What do you think of this?

- name: hostIP
  cardinality: 25
  formatting_pattern: "{ipv4}:{port}|{ipv4}|{ipv6}"

This is just an example config. Suppose hostIP is of type ip (i understand that it is for keyword type here, but the flexibility will be nice) and by definition, it can support IPv4/ IPv6 addresses.

Why not have a split operator like the one I showed in the config? Gives us more flexibility. Also, there could be cases where the IP is there but not the port, as well as the IP with a port. There could be more such cases for different types. Given that values for some types could be very dynamic, shouldn't be nice if we do this?

The code will look something like this:

func replacePattern(pattern string) (string, error) {
    options := strings.Split(pattern, "|")
    chosenOption := options[rand.Intn(len(options))]

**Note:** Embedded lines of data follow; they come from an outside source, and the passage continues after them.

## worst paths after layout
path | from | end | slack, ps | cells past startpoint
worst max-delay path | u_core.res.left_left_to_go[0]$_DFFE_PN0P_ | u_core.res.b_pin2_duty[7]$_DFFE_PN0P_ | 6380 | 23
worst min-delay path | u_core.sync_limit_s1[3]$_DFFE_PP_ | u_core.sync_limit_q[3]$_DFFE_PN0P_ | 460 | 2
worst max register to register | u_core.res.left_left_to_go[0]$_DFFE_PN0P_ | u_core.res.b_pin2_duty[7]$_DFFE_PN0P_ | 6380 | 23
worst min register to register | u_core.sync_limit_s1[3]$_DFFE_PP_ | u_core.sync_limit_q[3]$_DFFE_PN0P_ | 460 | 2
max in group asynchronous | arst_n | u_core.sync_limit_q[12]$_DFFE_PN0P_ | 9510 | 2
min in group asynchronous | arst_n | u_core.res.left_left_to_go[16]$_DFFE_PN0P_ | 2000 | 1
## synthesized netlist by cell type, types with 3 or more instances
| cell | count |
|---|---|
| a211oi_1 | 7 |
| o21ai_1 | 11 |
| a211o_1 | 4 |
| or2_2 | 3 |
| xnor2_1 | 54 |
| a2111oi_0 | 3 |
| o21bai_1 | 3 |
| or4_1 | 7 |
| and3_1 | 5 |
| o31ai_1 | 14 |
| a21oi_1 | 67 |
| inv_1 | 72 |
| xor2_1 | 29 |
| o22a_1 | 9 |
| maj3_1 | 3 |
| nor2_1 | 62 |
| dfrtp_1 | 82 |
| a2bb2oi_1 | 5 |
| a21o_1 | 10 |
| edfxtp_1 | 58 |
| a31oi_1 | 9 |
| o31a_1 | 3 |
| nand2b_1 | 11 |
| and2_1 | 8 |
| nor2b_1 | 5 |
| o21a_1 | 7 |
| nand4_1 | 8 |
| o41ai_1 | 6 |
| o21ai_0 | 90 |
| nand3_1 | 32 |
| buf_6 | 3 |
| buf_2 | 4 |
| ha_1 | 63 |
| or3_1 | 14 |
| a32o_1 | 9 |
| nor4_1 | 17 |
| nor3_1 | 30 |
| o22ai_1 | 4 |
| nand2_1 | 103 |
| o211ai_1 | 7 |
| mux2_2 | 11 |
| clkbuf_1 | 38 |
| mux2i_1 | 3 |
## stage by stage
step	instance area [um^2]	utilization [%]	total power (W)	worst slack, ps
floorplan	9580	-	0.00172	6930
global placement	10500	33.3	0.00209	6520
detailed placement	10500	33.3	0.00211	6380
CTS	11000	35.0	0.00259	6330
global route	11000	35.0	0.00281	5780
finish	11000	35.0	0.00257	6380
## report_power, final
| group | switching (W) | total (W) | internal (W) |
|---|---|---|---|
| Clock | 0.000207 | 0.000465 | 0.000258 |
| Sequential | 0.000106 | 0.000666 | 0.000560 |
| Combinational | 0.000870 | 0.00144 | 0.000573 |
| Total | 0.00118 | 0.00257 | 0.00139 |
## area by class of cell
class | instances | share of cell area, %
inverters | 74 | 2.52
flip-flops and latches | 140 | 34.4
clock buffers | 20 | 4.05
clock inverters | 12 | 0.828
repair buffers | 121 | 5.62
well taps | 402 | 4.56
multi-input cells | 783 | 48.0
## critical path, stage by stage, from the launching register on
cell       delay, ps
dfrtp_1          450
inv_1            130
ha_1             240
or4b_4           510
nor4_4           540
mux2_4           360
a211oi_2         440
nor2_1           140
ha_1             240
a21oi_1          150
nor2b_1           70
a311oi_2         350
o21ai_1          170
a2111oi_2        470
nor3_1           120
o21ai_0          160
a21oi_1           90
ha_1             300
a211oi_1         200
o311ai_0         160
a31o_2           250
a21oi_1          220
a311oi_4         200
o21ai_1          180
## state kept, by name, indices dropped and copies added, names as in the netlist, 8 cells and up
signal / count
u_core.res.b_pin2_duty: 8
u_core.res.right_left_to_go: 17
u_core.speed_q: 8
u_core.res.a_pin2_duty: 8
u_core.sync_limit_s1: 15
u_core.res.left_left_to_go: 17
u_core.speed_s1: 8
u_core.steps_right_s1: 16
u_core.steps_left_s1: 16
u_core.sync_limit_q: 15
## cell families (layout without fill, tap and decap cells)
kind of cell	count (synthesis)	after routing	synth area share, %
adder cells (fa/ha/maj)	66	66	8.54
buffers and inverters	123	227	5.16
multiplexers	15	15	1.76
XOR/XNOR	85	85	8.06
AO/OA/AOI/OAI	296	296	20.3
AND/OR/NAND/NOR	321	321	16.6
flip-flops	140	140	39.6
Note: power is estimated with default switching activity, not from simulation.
<file path="src/rhc_pkg.sv">
package rhc_pkg;

  // fixed field widths of the pixel ports
  localparam int PIX_W = 8;
  localparam int HUE_W = 13;
  localparam int SAT_W = 8;
  localparam int VAL_W = 8;

  // one hue sector in whole degrees
  localparam int DEG_PER_SECTOR = 60;

  // sector picked by the largest channel
  typedef enum logic [1:0] {
    SECT_RED,
    SECT_GREEN,
    SECT_BLUE
  } sector_t;

  // per-pixel hue control that rides along the divider pipeline
  typedef struct packed {
    logic    neg;
    logic    grey;
    sector_t sector;
  } hue_ctl_t;

endpackage

</file>
<file path="src/rhc_div_pipe.sv">
module rhc_div_pipe #(
  parameter int CHAN_W = 8,
  parameter int HQ_W   = 10
) (
  input  logic                     clk,
  input  logic                     rst,
  input  logic                     in_valid,
  output logic                     in_ready,
  input  logic [HQ_W+CHAN_W-1:0]   hue_num,
  input  logic [CHAN_W-1:0]        delta,
  input  logic [2*CHAN_W-1:0]      sat_num,
  input  logic [CHAN_W-1:0]        val,
  input  rhc_pkg::hue_ctl_t        ctl_in,
  output logic                     out_valid,
  input  logic                     out_ready,
  output logic [HQ_W-1:0]          hue_quo,
  output logic                     hue_rem_nz,
  output logic [CHAN_W-1:0]        sat_quo,
  output logic [CHAN_W-1:0]        val_q,
  output rhc_pkg::hue_ctl_t        ctl_out
);

  // one restoring step per stage for both quotients
  localparam int NS = (HQ_W > CHAN_W) ? HQ_W : CHAN_W;

  logic                vld   [NS];
  logic                rdy   [NS+1];
  logic [CHAN_W-1:0]   h_rem [NS];
  logic [HQ_W-1:0]     h_lq  [NS];
  logic [CHAN_W-1:0]   s_rem [NS];
  logic [CHAN_W-1:0]   s_lq  [NS];
  logic [CHAN_W-1:0]   dlt   [NS];
  logic [CHAN_W-1:0]   vl    [NS];
  rhc_pkg::hue_ctl_t   ctl   [NS];

  assign rdy[NS] = out_ready;

  for (genvar s = 0; s < NS; s++) begin : g_stage
    logic [CHAN_W-1:0] hr;
    logic [HQ_W-1:0]   hl;
    logic [CHAN_W-1:0] sr;
    logic [CHAN_W-1:0] sl;
    logic [CHAN_W-1:0] d;
    logic [CHAN_W-1:0] v;
    rhc_pkg::hue_ctl_t c;
    logic              sv;
    logic [CHAN_W-1:0] hr_next;
    logic [HQ_W-1:0]   hl_next;
    logic [CHAN_W-1:0] sr_next;
    logic [CHAN_W-1:0] sl_next;

    // stage source: split numerators at entry, previous stage otherwise
    if (s == 0) begin : g_src_in
      assign hr = hue_num[HQ_W +: CHAN_W];
      assign hl = hue_num[HQ_W-1:0];
      assign sr = sat_num[CHAN_W +: CHAN_W];
      assign sl = sat_num[CHAN_W-1:0];
      assign d  = delta;
      assign v  = val;
      assign c  = ctl_in;
      assign sv = in_valid;
    end else begin : g_src_prev
      assign hr = h_rem[s-1];
      assign hl = h_lq[s-1];
      assign sr = s_rem[s-1];
      assign sl = s_lq[s-1];
      assign d  = dlt[s-1];
      assign v  = vl[s-1];
      assign c  = ctl[s-1];
      assign sv = vld[s-1];
    end

    // hue step: divide by delta
    if (s < HQ_W) begin : g_hue_step
      logic [CHAN_W:0] ht;
      logic            hge;
      assign ht      = {hr, hl[HQ_W-1]};
      assign hge     = ht >= {1'b0, d};
      assign hr_next = hge ? CHAN_W'(ht - {1'b0, d}) : CHAN_W'(ht);
      assign hl_next = {hl[HQ_W-2:0], hge};
    end else begin : g_hue_hold
      assign hr_next = hr;
      assign hl_next = hl;
    end

    // saturation step: divide by value
    if (s < CHAN_W) begin : g_sat_step
      logic [CHAN_W:0] st;
      logic            sge;
      assign st      = {sr, sl[CHAN_W-1]};
      assign sge     = st >= {1'b0, v};
      assign sr_next = sge ? CHAN_W'(st - {1'b0, v}) : CHAN_W'(st);
      assign sl_next = {sl[CHAN_W-2:0], sge};
    end else begin : g_sat_hold
      assign sr_next = sr;
      assign sl_next = sl;
    end

    // stage takes a beat when empty or when the next stage moves
    assign rdy[s] = !vld[s] || rdy[s+1];

    always_ff @(posedge clk) begin
      if (rst) begin
        vld[s] <= 1'b0;
      end else if (rdy[s]) begin
        vld[s] <= sv;
      end
    end

    always_ff @(posedge clk) begin
      if (rdy[s] && sv) begin
        h_rem[s] <= hr_next;
        h_lq[s]  <= hl_next;
        s_rem[s] <= sr_next;
        s_lq[s]  <= sl_next;
        dlt[s]   <= d;
        vl[s]    <= v;
        ctl[s]   <= c;
      end
    end
  end

  assign in_ready   = rdy[0];
  assign out_valid  = vld[NS-1];
  assign hue_quo    = h_lq[NS-1];
  assign hue_rem_nz = |h_rem[NS-1];
  assign sat_quo    = s_lq[NS-1];
  assign val_q      = vl[NS-1];
  assign ctl_out    = ctl[NS-1];

endmodule

</file>
<file path="src/rgb_to_hsv_convert.sv">
// RGB to HSV pixel converter. Takes one 8-bit RGB pixel per clock and returns value (the
// largest channel), saturation (255 * delta / value, rounded down) and hue in sixteenths
// of a degree (0..5759), with grey pixels giving hue and saturation 0 and ties in the
// largest channel going to red, then green, then blue. Throughput is one pixel every
// clock while hsv_stall does not hold the output. The pipeline runs through stage a, stage
// b, the two restoring dividers and the output register; the dividers retire one quotient
// bit per pipeline stage, HQ = clog2(60 * 2^HUE_FRAC_BITS + 1) bits of hue and CHANNEL_BITS
// bits of saturation. pix_stall follows hsv_stall only when the pipeline is full.
module rgb_to_hsv_convert #(
  parameter int CHANNEL_BITS  = 8,
  parameter int HUE_FRAC_BITS = 4
) (
  input  logic                      clk,
  input  logic                      rst,
  input  logic                      pix_valid,
  output logic                      pix_stall,
  input  logic [rhc_pkg::PIX_W-1:0] red_in,
  input  logic [rhc_pkg::PIX_W-1:0] green_in,
  input  logic [rhc_pkg::PIX_W-1:0] blue_in,
  output logic                      hsv_valid,
  input  logic                      hsv_stall,
  output logic [rhc_pkg::HUE_W-1:0] hue_out,
  output logic [rhc_pkg::SAT_W-1:0] sat_out,
  output logic [rhc_pkg::VAL_W-1:0] val_out
);

  localparam int CB        = CHANNEL_BITS;
  localparam int HUE_SIXTH = rhc_pkg::DEG_PER_SECTOR << HUE_FRAC_BITS;
  localparam int HQ_W      = $clog2(HUE_SIXTH + 1);
  localparam int HN_W      = HQ_W + CB;
  localparam int HS_W      = HQ_W + 4;
  localparam int HUE_W     = rhc_pkg::HUE_W;
  localparam int SAT_W     = rhc_pkg::SAT_W;
  localparam int VAL_W     = rhc_pkg::VAL_W;

  // ready chain back from the output register
  logic o_rdy;
  logic a_rdy;
  logic b_rdy;
  logic div_rdy;

  // stage a: max, min, sector and signed channel difference
  logic [CB-1:0]    r;
  logic [CB-1:0]    g;
  logic [CB-1:0]    b;
  logic [CB-1:0]    hi;
  logic [CB-1:0]    lo;
  logic [CB-1:0]    x;
  logic [CB-1:0]    y;
  logic             neg;
  rhc_pkg::sector_t sector;

  logic             a_vld;
  logic [CB-1:0]    a_val;
  logic [CB-1:0]    a_delta;
  logic [CB-1:0]    a_mag;
  logic             a_neg;
  rhc_pkg::sector_t a_sector;

  assign r = CB'(red_in);
  assign g = CB'(green_in);
  assign b = CB'(blue_in);

  always_comb begin
    hi = r;
    if (g > hi) hi = g;
    if (b > hi) hi = b;
    lo = r;
    if (g < lo) lo = g;
    if (b < lo) lo = b;
    if (hi == r) begin
      sector = rhc_pkg::SECT_RED;
      x      = g;
      y      = b;
    end else if (hi == g) begin
      sector = rhc_pkg::SECT_GREEN;
      x      = b;
      y      = r;
    end else begin
      sector = rhc_pkg::SECT_BLUE;
      x      = r;
      y      = g;
    end
    neg = y > x;
  end

  assign a_rdy     = !a_vld || b_rdy;
  assign pix_stall = !a_rdy;

  always_ff @(posedge clk) begin
    if (rst) begin
      a_vld <= 1'b0;
    end else if (a_rdy) begin
      a_vld <= pix_valid;
    end
  end

  always_ff @(posedge clk) begin
    if (a_rdy && pix_valid) begin
      a_val    <= hi;
      a_delta  <= hi - lo;
      a_mag    <= neg ? (y - x) : (x - y);
      a_neg    <= neg;
      a_sector <= sector;
    end
  end

  // stage b: scaled numerators for both divisions
  logic              b_vld;
  logic [HN_W-1:0]   b_hnum;
  logic [2*CB-1:0]   b_snum;
  logic [CB-1:0]     b_delta;
  logic [CB-1:0]     b_val;
  rhc_pkg::hue_ctl_t b_ctl;

  assign b_rdy = !b_vld || div_rdy;

  always_ff @(posedge clk) begin
    if (rst) begin
      b_vld <= 1'b0;
    end else if (b_rdy) begin
      b_vld <= a_vld;
    end
  end

  always_ff @(posedge clk) begin
    if (b_rdy && a_vld) begin
      b_hnum        <= HN_W'(HUE_SIXTH) * HN_W'(a_mag);
      b_snum        <= {a_delta, CB'(0)} - {CB'(0), a_delta};
      b_delta       <= a_delta;
      b_val         <= a_val;
      b_ctl.neg     <= a_neg;
      b_ctl.grey    <= a_delta == CB'(0);
      b_ctl.sector  <= a_sector;
    end
  end

  // divider pipeline
  logic              d_vld;
  logic [HQ_W-1:0]   d_hq;
  logic              d_nz;
  logic [CB-1:0]     d_sq;
  logic [CB-1:0]     d_val;
  rhc_pkg::hue_ctl_t d_ctl;

  rhc_div_pipe #(
    .CHAN_W (CB),
    .HQ_W   (HQ_W)
  ) u_div (
    .clk        (clk),
    .rst        (rst),
    .in_valid   (b_vld),
    .in_ready   (div_rdy),
    .hue_num    (b_hnum),
    .delta      (b_delta),
    .sat_num    (b_snum),
    .val        (b_val),
    .ctl_in     (b_ctl),
    .out_valid  (d_vld),
    .out_ready  (o_rdy),
    .hue_quo    (d_hq),
    .hue_rem_nz (d_nz),
    .sat_quo    (d_sq),
    .val_q      (d_val),
    .ctl_out    (d_ctl)
  );

  // output stage: floor rounding, sector offset, wrap and grey zeroing
  logic signed [HS_W-1:0] base;
  logic signed [HS_W-1:0] mag_s;
  logic signed [HS_W-1:0] hue_s;
  logic [HS_W-1:0]        hue_fix;

  always_comb begin
    unique case (d_ctl.sector)
      rhc_pkg::SECT_RED:   base = '0;
      rhc_pkg::SECT_GREEN: base = HS_W'(2 * HUE_SIXTH);
      rhc_pkg::SECT_BLUE:  base = HS_W'(4 * HUE_SIXTH);
      default:             base = '0;
    endcase
    mag_s = $signed(HS_W'(d_hq) + ((d_ctl.neg && d_nz) ? HS_W'(1) : HS_W'(0)));
    hue_s = d_ctl.neg ? (base - mag_s) : (base + mag_s);
    if (hue_s < 0) hue_s = hue_s + $signed(HS_W'(6 * HUE_SIXTH));
    hue_fix = d_ctl.grey ? '0 : $unsigned(hue_s);
  end

  assign o_rdy = !hsv_valid || !hsv_stall;

  always_ff @(posedge clk) begin
    if (rst) begin
      hsv_valid <= 1'b0;
    end else if (o_rdy) begin
      hsv_valid <= d_vld;
    end
  end

  always_ff @(posedge clk) begin
    if (o_rdy && d_vld) begin
      hue_out <= HUE_W'(hue_fix);
      sat_out <= d_ctl.grey ? '0 : SAT_W'(d_sq);
      val_out <= VAL_W'(d_val);
    end
  end

endmodule

</file>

    // Define a map of placeholder replacements
    replacements := map[string]func() string{
        "{ipv4}": func() string {
            // logic
        },
        "{ipv6}": func() string {
            // logic
        },
        "{port}": // logic
        "{hostname}": // logic
    }

    // Replace each placeholder in the chosen option
    for placeholder, replacementFunc := range replacements {
        if strings.Contains(chosenOption, placeholder) {
            chosenOption = strings.Replace(chosenOption, placeholder, replacementFunc(), -1)
        }
    }

    return chosenOption, nil
}

chosenOption randomly chooses one of them and then the rest. Also, we do not need to depend on regexp as the patterns are simple. We can just do string matching.